**Work instruction**
Each line with the string "initial" is to be copied from the records below.

**Given records**
::::

**src/rtl/sha1_pkg.sv**
```systemverilog
// ----------------------------------------------------------------------------
// sha1_pkg
// Shared types and constants of the SHA-1 hash engine: initial chaining
// values, round constants, controller states and the command/status bundles.
// ----------------------------------------------------------------------------
package sha1_pkg;

	localparam logic [31:0] H0_INIT = 32'h67452301;
	localparam logic [31:0] H1_INIT = 32'hEFCDAB89;
	localparam logic [31:0] H2_INIT = 32'h98BADCFE;
	localparam logic [31:0] H3_INIT = 32'h10325476;
	localparam logic [31:0] H4_INIT = 32'hC3D2E1F0;

	localparam logic [31:0] K0 = 32'h5A827999;
	localparam logic [31:0] K1 = 32'h6ED9EBA1;
	localparam logic [31:0] K2 = 32'h8F1BBCDC;
	localparam logic [31:0] K3 = 32'hCA62C1D6;

	localparam logic [7:0] PAD_MARK = 8'h80;

	localparam logic [5:0] BLK_POS_LAST = 6'd63;
	localparam logic [5:0] LEN_POS      = 6'd56;

	localparam logic [6:0] RND_20   = 7'd20;
	localparam logic [6:0] RND_40   = 7'd40;
	localparam logic [6:0] RND_60   = 7'd60;
	localparam logic [6:0] RND_LAST = 7'd79;

	localparam logic [2:0] DIGEST_WORDS = 3'd5;

	typedef enum logic [2:0] {
		ST_IDLE,
		ST_MARK,
		ST_ZERO,
		ST_LEN,
		ST_ROUND,
		ST_ADD,
		ST_PUBLISH
	} state_t;

	typedef enum logic [1:0] {
		SRC_IN,
		SRC_MARK,
		SRC_ZERO,
		SRC_LEN
	} src_t;

	typedef struct packed {
		logic feed;
		src_t src;
		logic start;
		logic round;
		logic add;
		logic publish;
	} cmd_t;

	typedef struct packed {
		logic [5:0] pos;
		logic       rnd_last;
		logic       out_busy;
	} sts_t;

endpackage

```
**src/rtl/sha1_ctrl.sv**
```systemverilog
// ----------------------------------------------------------------------------
// sha1_ctrl
// Controller: sequences byte loading, padding, the 80 compression rounds,
// the chaining update and the hand-off of the digest to the output buffer.
// ----------------------------------------------------------------------------
module sha1_ctrl
	import sha1_pkg::*;
(
	input  logic   clk,
	input  logic   arst_n,
	input  logic   in_valid,
	input  logic   byte_valid,
	input  logic   last_byte,
	output logic   in_ready,
	input  sts_t   sts,
	output cmd_t   cmd
);

	state_t state_q, state_d;
	state_t ret_q, ret_d;

	always_ff @(posedge clk or negedge arst_n) begin
		if (!arst_n) begin
			state_q <= ST_IDLE;
			ret_q   <= ST_IDLE;
		end else begin
			state_q <= state_d;
			ret_q   <= ret_d;
		end
	end

	// next state
	always_comb begin
		state_d = state_q;
		ret_d   = ret_q;
		unique case (state_q)
			ST_IDLE: begin
				if (in_valid) begin
					if (byte_valid && sts.pos == BLK_POS_LAST) begin
						state_d = ST_ROUND;
						ret_d   = last_byte ? ST_MARK : ST_IDLE;
					end else if (last_byte) begin
						state_d = ST_MARK;
					end
				end
			end
			ST_MARK: begin
				if (sts.pos == BLK_POS_LAST) begin
					state_d = ST_ROUND;
					ret_d   = ST_ZERO;
				end else begin
					state_d = ST_ZERO;
				end
			end
			ST_ZERO: begin
				if (sts.pos == LEN_POS) begin
					state_d = ST_LEN;
				end else if (sts.pos == BLK_POS_LAST) begin
					state_d = ST_ROUND;
					ret_d   = ST_ZERO;
				end
			end
			ST_LEN: begin
				if (sts.pos == BLK_POS_LAST) begin
					state_d = ST_ROUND;
					ret_d   = ST_PUBLISH;
				end
			end
			ST_ROUND: begin
				if (sts.rnd_last) state_d = ST_ADD;
			end
			ST_ADD: begin
				state_d = ret_q;
			end
			ST_PUBLISH: begin
				if (!sts.out_busy) state_d = ST_IDLE;
			end
			default: begin
				state_d = ST_IDLE;
			end
		endcase
	end

	// outputs
	always_comb begin
		in_ready    = 1'b0;
		cmd         = '0;
		cmd.src     = SRC_IN;
		unique case (state_q)
			ST_IDLE: begin
				in_ready = 1'b1;
				cmd.feed = in_valid && byte_valid;
				cmd.src  = SRC_IN;
			end
			ST_MARK: begin
				cmd.feed = 1'b1;
				cmd.src  = SRC_MARK;
			end
			ST_ZERO: begin
				cmd.feed = (sts.pos != LEN_POS);
				cmd.src  = SRC_ZERO;
			end
			ST_LEN: begin
				cmd.feed = 1'b1;
				cmd.src  = SRC_LEN;
			end
			ST_ROUND: begin
				cmd.round = 1'b1;
			end
			ST_ADD: begin
				cmd.add = 1'b1;
			end
			ST_PUBLISH: begin
				cmd.publish = !sts.out_busy;
			end
			default: begin
				cmd.feed = 1'b0;
			end
		endcase
		// the byte that fills the block kicks off the compression
		cmd.start = cmd.feed && (sts.pos == BLK_POS_LAST);
	end

endmodule

```
**src/rtl/sha1_dp.sv**
```systemverilog
// ----------------------------------------------------------------------------
// sha1_dp
// Datapath: byte packer, 16-word schedule shift line, one SHA-1 round per
// cycle, chaining registers, message length counter and digest out buffer.
// ----------------------------------------------------------------------------
module sha1_dp
	import sha1_pkg::*;
(
	input  logic        clk,
	input  logic        arst_n,
	input  logic [7:0]  data_byte,
	input  cmd_t        cmd,
	output sts_t        sts,
	output logic        out_valid,
	input  logic        out_ready,
	output logic [31:0] digest_word,
	output logic [2:0]  word_index,
	output logic        last_word
);

	function automatic logic [31:0] rotl5(input logic [31:0] x);
		return {x[26:0], x[31:27]};
	endfunction

	function automatic logic [31:0] rotl30(input logic [31:0] x);
		return {x[1:0], x[31:2]};
	endfunction

	function automatic logic [31:0] rotl1(input logic [31:0] x);
		return {x[30:0], x[31]};
	endfunction

	logic [5:0]  pos_q;
	logic [63:0] byte_count_q;
	logic [6:0]  rnd_q;
	logic [31:0] chain_q [5];
	logic [2:0]  out_cnt_q;
	logic [31:0] dig_q [5];
	logic [23:0] word_q;
	logic [31:0] w_q [16];
	logic [31:0] a_q, b_q, c_q, d_q, e_q;

	logic [7:0]  feed_byte;
	logic [63:0] len_bits;
	logic [63:0] len_sh;
	logic [31:0] f_val, k_val, t_val, w_new;
	logic        out_take;

	assign len_bits = {byte_count_q[60:0], 3'b000};
	assign len_sh   = len_bits << {pos_q[2:0], 3'b000};

	always_comb begin
		unique case (cmd.src)
			SRC_IN:   feed_byte = data_byte;
			SRC_MARK: feed_byte = PAD_MARK;
			SRC_ZERO: feed_byte = 8'h00;
			SRC_LEN:  feed_byte = len_sh[63:56];
			default:  feed_byte = 8'h00;
		endcase
	end

	always_comb begin
		priority if (rnd_q < RND_20) begin
			f_val = (b_q & c_q) | (~b_q & d_q);
			k_val = K0;
		end else if (rnd_q < RND_40) begin
			f_val = b_q ^ c_q ^ d_q;
			k_val = K1;
		end else if (rnd_q < RND_60) begin
			f_val = (b_q & c_q) | (b_q & d_q) | (c_q & d_q);
			k_val = K2;
		end else begin
			f_val = b_q ^ c_q ^ d_q;
			k_val = K3;
		end
	end

	assign t_val = rotl5(a_q) + f_val + e_q + k_val + w_q[0];
	assign w_new = rotl1(w_q[13] ^ w_q[8] ^ w_q[2] ^ w_q[0]);

	assign out_valid   = (out_cnt_q != 3'd0);
	assign out_take    = out_valid && out_ready;
	assign digest_word = dig_q[0];
	assign word_index  = DIGEST_WORDS - out_cnt_q;
	assign last_word   = (out_cnt_q == 3'd1);

	assign sts.pos      = pos_q;
	assign sts.rnd_last = (rnd_q == RND_LAST);
	assign sts.out_busy = out_valid;

	// control registers
	always_ff @(posedge clk or negedge arst_n) begin
		if (!arst_n) begin
			pos_q        <= '0;
			byte_count_q <= '0;
			rnd_q        <= '0;
			out_cnt_q    <= '0;
			chain_q[0]   <= H0_INIT;
			chain_q[1]   <= H1_INIT;
			chain_q[2]   <= H2_INIT;
			chain_q[3]   <= H3_INIT;
			chain_q[4]   <= H4_INIT;
		end else begin
			if (cmd.feed) begin
				pos_q <= pos_q + 6'd1;
				if (cmd.src == SRC_IN) byte_count_q <= byte_count_q + 64'd1;
			end
			if (cmd.start) begin
				rnd_q <= '0;
			end else if (cmd.round) begin
				rnd_q <= rnd_q + 7'd1;
			end
			if (cmd.add) begin
				chain_q[0] <= chain_q[0] + a_q;
				chain_q[1] <= chain_q[1] + b_q;
				chain_q[2] <= chain_q[2] + c_q;
				chain_q[3] <= chain_q[3] + d_q;
				chain_q[4] <= chain_q[4] + e_q;
			end
			if (cmd.publish) begin
				// digest leaves for the out buffer, next message starts fresh
				out_cnt_q    <= DIGEST_WORDS;
				byte_count_q <= '0;
				chain_q[0]   <= H0_INIT;
				chain_q[1]   <= H1_INIT;
				chain_q[2]   <= H2_INIT;
				chain_q[3]   <= H3_INIT;
				chain_q[4]   <= H4_INIT;
			end else if (out_take) begin
				out_cnt_q <= out_cnt_q - 3'd1;
			end
		end
	end

	// payload registers
	always_ff @(posedge clk) begin
		if (cmd.feed) begin
			word_q <= {word_q[15:0], feed_byte};
			if (pos_q[1:0] == 2'b11) begin
				for (int i = 0; i < 15; i++) w_q[i] <= w_q[i + 1];
				w_q[15] <= {word_q, feed_byte};
			end
		end else if (cmd.round) begin
			for (int i = 0; i < 15; i++) w_q[i] <= w_q[i + 1];
			w_q[15] <= w_new;
		end
		if (cmd.start) begin
			a_q <= chain_q[0];
			b_q <= chain_q[1];
			c_q <= chain_q[2];
			d_q <= chain_q[3];
			e_q <= chain_q[4];
		end else if (cmd.round) begin
			a_q <= t_val;
			b_q <= a_q;
			c_q <= rotl30(b_q);
			d_q <= c_q;
			e_q <= d_q;
		end
		if (cmd.publish) begin
			for (int i = 0; i < 5; i++) dig_q[i] <= chain_q[i];
		end else if (out_take) begin
			for (int i = 0; i < 4; i++) dig_q[i] <= dig_q[i + 1];
			dig_q[4] <= dig_q[4];
		end
	end

endmodule

```
**src/rtl/sha1_hash_engine.sv**
```systemverilog
// ----------------------------------------------------------------------------
// sha1_hash_engine
// SHA-1 digest of a byte stream, one message byte per input item.
// ----------------------------------------------------------------------------
// Input channel (in_valid/in_ready): data_byte with byte_valid and last_byte.
// An item with byte_valid set appends its byte; last_byte ends the message
// (byte_valid low with last_byte high ends it without a byte, e.g. an empty
// message). An item with both flags low is dropped.
// Bytes are taken one per cycle while in_ready is high; the byte that completes
// a 64-byte block starts the 80 rounds of the single round unit and then the
// chaining add, during which no input is taken.
// At the end of a message, padding and length are fed one byte per cycle
// through the same packer, with one or two compressions, set by how full the
// last block was; the digest then passes to the output buffer.
// The five digest words then leave h0 first on the output channel
// (out_valid/out_ready) with word_index and last_word, one per cycle while out_ready is high.
// in_ready drops while a block compresses or padding runs, and also while a
// finished digest waits for the previous one to drain, so a stalled receiver
// backs up into the input once the output buffer is full.
// Reset restores the initial chaining values and clears the length count.
// ----------------------------------------------------------------------------
module sha1_hash_engine
	import sha1_pkg::*;
(
	input  logic        clk,
	input  logic        arst_n,
	input  logic        in_valid,
	output logic        in_ready,
	input  logic [7:0]  data_byte,
	input  logic        byte_valid,
	input  logic        last_byte,
	output logic        out_valid,
	input  logic        out_ready,
	output logic [31:0] digest_word,
	output logic [2:0]  word_index,
	output logic        last_word
);

	cmd_t cmd;
	sts_t sts;

	sha1_ctrl u_ctrl (
		.clk        (clk),
		.arst_n     (arst_n),
		.in_valid   (in_valid),
		.byte_valid (byte_valid),
		.last_byte  (last_byte),
		.in_ready   (in_ready),
		.sts        (sts),
		.cmd        (cmd)
	);

	sha1_dp u_dp (
		.clk         (clk),
		.arst_n      (arst_n),
		.data_byte   (data_byte),
		.cmd         (cmd),
		.sts         (sts),
		.out_valid   (out_valid),
		.out_ready   (out_ready),
		.digest_word (digest_word),
		.word_index  (word_index),
		.last_word   (last_word)
	);

endmodule
```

::::

**Your solution**
// Shared types and constants of the SHA-1 hash engine: initial chaining
// Reset restores the initial chaining values and clears the length count.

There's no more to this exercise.